Wednesday, May 03, 2006

I think I like it

The White House is making noises about turning off the video in the briefing room. From the WWaPo:
The problem, they say, is that the daily session has become a hostage to television cameras with both sides frequently posturing and sparring to the point that little actual news is imparted.
It means that tensions often flare in the venerable old briefing room, a cramped place of scuffed carpets, chairs that seem on the verge of collapse and a general air of fatigue and overuse that surprises visitors.

"The press briefing today I believe has lost much of its usefulness," said Marlin Fitzwater, who was a press secretary for both Ronald Reagan and George H.W. Bush.
Whether the daily briefing changes under the incoming press secretary, conservative Washington pundit Tony Snow, will say a lot about how much Bush is willing to shift his press strategy as he tries to pull out of a decline in the polls.

New White House Chief of Staff Josh Bolten told "Fox News Sunday" that it was worth considering putting an end to live television coverage of the briefing but no change seemed likely soon, if at all, with strong opposition anticipated from the broadcast media.
Other than giving "The Daily Show" five minutes of easy laughs nearly every day, I don't see any value in these scheduled bull sessions. The networks treat them as if they were newsworthy, but from where I sit, they are to news as, to quote Mark Twain, a lighting bug is to lightning.

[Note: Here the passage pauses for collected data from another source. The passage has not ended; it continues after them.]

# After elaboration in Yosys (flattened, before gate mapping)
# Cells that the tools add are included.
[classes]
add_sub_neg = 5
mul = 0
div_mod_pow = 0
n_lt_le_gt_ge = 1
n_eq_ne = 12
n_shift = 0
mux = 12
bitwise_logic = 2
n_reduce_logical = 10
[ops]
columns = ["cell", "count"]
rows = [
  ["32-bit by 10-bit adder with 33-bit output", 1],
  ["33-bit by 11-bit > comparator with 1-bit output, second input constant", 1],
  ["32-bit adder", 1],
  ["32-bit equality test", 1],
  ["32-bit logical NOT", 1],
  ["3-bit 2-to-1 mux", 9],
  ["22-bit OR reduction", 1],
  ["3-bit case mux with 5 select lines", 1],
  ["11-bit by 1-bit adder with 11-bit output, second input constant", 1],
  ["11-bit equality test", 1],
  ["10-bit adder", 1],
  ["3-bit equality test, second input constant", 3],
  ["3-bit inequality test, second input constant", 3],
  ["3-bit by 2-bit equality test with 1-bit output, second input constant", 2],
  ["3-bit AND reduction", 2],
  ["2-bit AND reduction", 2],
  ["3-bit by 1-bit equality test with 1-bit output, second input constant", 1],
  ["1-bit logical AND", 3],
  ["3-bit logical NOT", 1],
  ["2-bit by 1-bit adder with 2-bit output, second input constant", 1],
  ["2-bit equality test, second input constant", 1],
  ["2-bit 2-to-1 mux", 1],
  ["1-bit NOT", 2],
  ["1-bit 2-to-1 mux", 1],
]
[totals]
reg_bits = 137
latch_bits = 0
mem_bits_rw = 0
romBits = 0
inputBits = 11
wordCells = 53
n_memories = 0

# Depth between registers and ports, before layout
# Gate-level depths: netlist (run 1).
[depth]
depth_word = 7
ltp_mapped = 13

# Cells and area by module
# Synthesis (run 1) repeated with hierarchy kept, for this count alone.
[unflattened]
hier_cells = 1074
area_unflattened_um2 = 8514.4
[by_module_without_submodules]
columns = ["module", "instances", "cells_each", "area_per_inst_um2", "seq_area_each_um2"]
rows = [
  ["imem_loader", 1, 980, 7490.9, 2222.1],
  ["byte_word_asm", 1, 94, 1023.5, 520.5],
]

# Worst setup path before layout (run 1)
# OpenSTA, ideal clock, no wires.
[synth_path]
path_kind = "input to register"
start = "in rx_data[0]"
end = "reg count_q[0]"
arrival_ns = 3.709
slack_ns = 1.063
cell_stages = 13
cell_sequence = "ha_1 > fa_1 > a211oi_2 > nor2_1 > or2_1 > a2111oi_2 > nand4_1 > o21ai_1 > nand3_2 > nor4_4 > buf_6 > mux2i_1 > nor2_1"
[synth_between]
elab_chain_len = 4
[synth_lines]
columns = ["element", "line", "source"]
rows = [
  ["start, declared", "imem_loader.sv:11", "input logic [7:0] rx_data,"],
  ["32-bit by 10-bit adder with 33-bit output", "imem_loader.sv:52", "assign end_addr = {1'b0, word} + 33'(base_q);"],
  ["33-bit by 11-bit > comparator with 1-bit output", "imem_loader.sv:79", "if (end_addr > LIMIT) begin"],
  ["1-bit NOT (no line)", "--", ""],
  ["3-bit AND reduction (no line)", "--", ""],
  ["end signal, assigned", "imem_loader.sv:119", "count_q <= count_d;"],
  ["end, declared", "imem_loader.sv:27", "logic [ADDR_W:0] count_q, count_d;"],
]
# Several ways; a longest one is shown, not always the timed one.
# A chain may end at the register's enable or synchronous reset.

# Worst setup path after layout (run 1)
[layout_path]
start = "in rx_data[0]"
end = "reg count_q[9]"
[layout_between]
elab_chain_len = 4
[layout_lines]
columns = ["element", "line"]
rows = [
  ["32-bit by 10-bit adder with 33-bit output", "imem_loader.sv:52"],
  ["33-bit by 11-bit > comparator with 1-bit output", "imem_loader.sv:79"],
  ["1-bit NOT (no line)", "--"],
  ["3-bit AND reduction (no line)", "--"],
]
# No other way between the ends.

If the White House is thinking about pulling the plug, they must have come to the conclusion that McClellan's stonewalling was finally taking a toll, and that replacing him with Tony Snow isn't going to fix the problem. But I wonder if they have really thought this one through.

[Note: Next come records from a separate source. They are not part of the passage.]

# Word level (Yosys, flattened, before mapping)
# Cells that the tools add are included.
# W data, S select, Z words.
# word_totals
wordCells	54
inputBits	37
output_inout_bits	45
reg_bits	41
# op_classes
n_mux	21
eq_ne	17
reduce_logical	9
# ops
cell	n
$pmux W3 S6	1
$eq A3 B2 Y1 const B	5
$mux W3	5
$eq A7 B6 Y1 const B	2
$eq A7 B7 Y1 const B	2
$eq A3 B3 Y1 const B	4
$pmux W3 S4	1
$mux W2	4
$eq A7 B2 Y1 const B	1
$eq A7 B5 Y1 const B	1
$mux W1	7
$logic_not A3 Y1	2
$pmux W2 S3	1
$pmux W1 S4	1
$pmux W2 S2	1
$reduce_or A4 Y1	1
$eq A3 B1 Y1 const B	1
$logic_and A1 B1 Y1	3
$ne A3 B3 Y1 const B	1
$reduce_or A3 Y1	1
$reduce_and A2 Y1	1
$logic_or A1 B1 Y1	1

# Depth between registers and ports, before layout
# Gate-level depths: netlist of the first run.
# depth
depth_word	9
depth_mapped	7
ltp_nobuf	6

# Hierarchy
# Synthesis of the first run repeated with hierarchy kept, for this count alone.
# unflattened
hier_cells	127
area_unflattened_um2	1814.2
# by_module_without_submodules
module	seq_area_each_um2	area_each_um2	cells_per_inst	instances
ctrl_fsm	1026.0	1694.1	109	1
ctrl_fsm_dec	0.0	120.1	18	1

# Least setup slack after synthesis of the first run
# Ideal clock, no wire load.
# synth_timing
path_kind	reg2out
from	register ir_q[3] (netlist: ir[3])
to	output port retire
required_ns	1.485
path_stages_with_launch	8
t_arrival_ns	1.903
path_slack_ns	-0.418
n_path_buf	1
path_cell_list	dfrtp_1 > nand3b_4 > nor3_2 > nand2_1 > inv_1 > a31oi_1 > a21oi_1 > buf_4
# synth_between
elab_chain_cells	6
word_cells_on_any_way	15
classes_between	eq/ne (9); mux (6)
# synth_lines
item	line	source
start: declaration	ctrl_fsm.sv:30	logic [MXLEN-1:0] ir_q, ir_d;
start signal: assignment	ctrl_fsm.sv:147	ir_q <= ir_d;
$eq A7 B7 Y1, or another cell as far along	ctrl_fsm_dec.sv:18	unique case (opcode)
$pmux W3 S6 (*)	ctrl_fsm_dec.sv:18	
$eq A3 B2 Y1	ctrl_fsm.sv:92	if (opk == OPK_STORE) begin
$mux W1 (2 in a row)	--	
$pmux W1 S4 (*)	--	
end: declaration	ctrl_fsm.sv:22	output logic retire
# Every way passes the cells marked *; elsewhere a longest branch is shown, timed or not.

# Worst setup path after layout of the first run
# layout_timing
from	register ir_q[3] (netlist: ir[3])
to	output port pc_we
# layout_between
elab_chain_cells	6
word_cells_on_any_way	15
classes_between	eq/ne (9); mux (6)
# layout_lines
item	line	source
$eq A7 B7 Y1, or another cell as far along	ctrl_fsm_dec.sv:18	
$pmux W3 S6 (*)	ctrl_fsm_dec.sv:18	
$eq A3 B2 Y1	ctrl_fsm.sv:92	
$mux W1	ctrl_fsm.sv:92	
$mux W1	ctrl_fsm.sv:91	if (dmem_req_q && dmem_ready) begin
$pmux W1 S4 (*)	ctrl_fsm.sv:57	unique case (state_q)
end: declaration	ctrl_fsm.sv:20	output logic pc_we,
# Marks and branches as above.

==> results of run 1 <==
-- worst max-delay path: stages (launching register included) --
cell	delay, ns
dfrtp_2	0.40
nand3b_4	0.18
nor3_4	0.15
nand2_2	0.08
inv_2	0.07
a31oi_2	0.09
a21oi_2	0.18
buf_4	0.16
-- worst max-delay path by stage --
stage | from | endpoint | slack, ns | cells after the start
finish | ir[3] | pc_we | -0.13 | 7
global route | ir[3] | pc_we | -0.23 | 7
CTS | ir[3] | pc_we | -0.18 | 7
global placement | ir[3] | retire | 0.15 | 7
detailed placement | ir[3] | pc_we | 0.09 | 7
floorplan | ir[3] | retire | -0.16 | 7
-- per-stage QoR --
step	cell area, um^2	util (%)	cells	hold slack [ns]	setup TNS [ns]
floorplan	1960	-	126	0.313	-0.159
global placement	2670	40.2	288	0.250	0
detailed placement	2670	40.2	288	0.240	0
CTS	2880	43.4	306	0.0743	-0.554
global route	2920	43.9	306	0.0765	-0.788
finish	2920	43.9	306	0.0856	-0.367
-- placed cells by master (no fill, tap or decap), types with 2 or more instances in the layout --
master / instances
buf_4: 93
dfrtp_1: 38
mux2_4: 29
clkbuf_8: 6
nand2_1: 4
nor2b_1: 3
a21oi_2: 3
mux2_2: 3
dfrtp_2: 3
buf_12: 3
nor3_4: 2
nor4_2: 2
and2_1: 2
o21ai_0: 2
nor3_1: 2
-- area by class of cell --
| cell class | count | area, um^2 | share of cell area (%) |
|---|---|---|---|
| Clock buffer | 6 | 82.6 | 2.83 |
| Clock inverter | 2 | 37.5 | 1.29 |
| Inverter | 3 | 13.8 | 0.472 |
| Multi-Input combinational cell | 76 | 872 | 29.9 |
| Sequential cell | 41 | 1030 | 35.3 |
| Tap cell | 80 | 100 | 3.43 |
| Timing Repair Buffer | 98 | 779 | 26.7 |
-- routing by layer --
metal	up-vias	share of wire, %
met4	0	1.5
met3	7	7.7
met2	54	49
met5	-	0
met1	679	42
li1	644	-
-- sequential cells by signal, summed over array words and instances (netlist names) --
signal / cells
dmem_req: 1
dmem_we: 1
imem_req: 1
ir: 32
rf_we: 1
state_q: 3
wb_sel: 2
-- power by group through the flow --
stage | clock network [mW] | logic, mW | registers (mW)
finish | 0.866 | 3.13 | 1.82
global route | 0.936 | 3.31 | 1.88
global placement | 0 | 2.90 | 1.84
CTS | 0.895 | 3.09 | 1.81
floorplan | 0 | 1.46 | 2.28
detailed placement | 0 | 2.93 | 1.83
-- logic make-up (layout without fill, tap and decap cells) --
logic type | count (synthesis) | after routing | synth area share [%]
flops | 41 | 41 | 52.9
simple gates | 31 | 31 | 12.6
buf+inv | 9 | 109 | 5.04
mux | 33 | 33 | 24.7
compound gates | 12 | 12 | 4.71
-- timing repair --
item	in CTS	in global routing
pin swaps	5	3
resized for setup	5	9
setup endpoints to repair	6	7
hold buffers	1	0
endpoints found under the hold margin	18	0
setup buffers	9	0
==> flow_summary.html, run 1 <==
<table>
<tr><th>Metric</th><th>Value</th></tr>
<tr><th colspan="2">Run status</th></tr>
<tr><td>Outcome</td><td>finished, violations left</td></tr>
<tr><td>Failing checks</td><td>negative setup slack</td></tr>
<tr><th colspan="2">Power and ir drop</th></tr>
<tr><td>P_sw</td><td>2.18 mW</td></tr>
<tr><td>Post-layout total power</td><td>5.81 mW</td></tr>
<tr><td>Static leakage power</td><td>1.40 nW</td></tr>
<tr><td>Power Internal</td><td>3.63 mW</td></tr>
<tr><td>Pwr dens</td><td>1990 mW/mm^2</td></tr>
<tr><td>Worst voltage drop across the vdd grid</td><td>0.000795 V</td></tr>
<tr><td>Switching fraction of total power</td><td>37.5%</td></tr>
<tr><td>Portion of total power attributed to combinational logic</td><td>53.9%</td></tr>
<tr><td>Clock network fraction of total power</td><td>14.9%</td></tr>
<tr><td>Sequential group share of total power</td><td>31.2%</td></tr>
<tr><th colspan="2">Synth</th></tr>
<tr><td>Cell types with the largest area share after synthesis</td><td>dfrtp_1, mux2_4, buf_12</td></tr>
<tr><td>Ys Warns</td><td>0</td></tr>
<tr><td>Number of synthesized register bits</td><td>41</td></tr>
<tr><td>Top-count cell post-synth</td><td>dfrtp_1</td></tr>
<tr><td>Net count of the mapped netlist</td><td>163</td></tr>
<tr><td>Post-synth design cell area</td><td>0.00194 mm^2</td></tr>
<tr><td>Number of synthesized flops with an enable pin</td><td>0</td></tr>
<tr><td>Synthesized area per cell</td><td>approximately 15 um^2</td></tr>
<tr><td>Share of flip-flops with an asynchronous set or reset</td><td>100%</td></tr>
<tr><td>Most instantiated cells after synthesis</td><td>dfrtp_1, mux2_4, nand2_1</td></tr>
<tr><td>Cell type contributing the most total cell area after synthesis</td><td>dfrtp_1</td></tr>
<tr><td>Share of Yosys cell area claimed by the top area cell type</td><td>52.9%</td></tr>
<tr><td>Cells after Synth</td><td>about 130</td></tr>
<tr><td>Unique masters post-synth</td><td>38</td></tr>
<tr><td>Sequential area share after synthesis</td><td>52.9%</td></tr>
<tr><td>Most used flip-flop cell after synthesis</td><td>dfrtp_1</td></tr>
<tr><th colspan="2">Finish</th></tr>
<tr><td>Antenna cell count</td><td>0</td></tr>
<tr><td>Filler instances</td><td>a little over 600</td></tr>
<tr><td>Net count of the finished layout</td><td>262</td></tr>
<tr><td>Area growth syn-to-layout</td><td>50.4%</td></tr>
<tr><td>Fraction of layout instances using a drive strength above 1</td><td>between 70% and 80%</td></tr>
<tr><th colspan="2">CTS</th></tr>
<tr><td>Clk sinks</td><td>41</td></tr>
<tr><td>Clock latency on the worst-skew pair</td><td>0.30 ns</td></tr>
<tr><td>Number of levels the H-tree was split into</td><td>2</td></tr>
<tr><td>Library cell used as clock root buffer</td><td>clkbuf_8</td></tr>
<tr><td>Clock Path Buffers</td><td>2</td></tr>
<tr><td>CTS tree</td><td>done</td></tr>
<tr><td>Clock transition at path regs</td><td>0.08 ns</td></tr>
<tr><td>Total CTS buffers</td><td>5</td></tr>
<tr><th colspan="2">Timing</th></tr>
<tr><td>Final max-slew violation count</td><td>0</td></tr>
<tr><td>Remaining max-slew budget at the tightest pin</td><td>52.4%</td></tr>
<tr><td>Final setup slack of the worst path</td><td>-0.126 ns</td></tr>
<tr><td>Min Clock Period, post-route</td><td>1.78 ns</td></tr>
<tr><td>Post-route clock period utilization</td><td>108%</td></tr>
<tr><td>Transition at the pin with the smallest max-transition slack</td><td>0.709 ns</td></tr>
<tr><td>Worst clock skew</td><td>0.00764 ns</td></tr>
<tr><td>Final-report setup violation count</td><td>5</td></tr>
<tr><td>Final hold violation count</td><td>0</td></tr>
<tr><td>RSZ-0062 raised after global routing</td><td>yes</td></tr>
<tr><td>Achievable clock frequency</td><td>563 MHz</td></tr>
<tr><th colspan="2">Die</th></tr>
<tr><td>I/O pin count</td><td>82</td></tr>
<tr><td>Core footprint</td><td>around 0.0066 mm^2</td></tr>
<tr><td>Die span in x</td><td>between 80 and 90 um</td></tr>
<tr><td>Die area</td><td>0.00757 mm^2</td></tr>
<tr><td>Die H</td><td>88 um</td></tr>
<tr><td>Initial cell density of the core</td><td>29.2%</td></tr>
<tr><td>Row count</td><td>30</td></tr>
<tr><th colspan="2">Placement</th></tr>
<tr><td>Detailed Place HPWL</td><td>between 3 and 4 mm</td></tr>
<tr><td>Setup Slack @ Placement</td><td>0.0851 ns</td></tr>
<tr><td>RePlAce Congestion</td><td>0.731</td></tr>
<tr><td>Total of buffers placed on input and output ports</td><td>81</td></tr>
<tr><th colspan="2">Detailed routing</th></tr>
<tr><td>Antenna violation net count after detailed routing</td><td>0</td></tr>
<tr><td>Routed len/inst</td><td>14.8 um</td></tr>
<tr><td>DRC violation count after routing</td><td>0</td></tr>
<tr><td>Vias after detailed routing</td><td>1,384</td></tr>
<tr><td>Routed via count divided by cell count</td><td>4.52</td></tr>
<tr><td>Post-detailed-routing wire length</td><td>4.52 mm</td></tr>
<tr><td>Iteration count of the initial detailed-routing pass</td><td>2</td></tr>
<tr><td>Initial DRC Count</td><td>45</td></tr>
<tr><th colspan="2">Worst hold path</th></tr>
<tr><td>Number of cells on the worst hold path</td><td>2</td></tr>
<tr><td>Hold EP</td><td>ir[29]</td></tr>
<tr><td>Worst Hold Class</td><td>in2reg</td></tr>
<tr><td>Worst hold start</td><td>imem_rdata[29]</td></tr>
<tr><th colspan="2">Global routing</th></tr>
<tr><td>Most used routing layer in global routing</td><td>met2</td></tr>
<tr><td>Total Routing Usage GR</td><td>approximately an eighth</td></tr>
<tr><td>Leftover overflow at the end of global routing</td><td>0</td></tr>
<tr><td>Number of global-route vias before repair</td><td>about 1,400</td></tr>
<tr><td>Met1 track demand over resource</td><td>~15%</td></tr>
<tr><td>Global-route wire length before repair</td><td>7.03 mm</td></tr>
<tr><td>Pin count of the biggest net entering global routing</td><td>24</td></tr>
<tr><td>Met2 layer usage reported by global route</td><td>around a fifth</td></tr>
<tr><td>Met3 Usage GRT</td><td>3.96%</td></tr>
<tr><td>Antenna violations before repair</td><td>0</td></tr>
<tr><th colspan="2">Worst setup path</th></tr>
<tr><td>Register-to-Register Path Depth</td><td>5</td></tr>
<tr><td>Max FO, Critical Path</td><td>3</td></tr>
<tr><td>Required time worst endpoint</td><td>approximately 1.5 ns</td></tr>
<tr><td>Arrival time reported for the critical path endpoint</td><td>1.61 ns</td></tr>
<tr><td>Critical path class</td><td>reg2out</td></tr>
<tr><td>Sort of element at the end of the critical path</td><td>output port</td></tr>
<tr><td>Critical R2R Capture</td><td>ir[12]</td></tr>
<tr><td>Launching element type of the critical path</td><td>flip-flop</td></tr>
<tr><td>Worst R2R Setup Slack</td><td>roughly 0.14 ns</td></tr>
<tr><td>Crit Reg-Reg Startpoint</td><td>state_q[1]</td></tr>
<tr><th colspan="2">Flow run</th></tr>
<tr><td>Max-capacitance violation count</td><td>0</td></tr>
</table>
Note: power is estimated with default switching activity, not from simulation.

Under the current system, the TV news can pretend it is reporting on the White House simply by showing a few clips of the Press Secretary's vamping. Self-important "Senior White House Correspondents" can supply their daily quota of footage without doing any actual work. So it is no surprise that these lazy bastards want to have continued access to their quick fixes.

Now imagine the situation post-blackout. This isn't a slam-dunk by any means, but assume that there are not enough missing white women to fill the hole left in the nightly newscast. Also assume that David Gregory and his cohorts are neither downsized nor re-assigned to Today Show-like fluffery. What are they going to do?

What if, having had all other options foreclosed, they decided to do some actual, you know, reporting?

Hey, it could happen. And if it happens as a result of the White House trying to clam up even further than before, the irony will be especially scrumptilicious.


Blogger Eric Soderstrom said...

I worry about more incidents like the one where the "official" white house transcript disagreed with the captured audio.

How about 1 camera - from C-SPAN. Let the networks license video from them to keep C-SPAN funded. Ooh - or PBS. Maybe we'd get fewer pledge drives.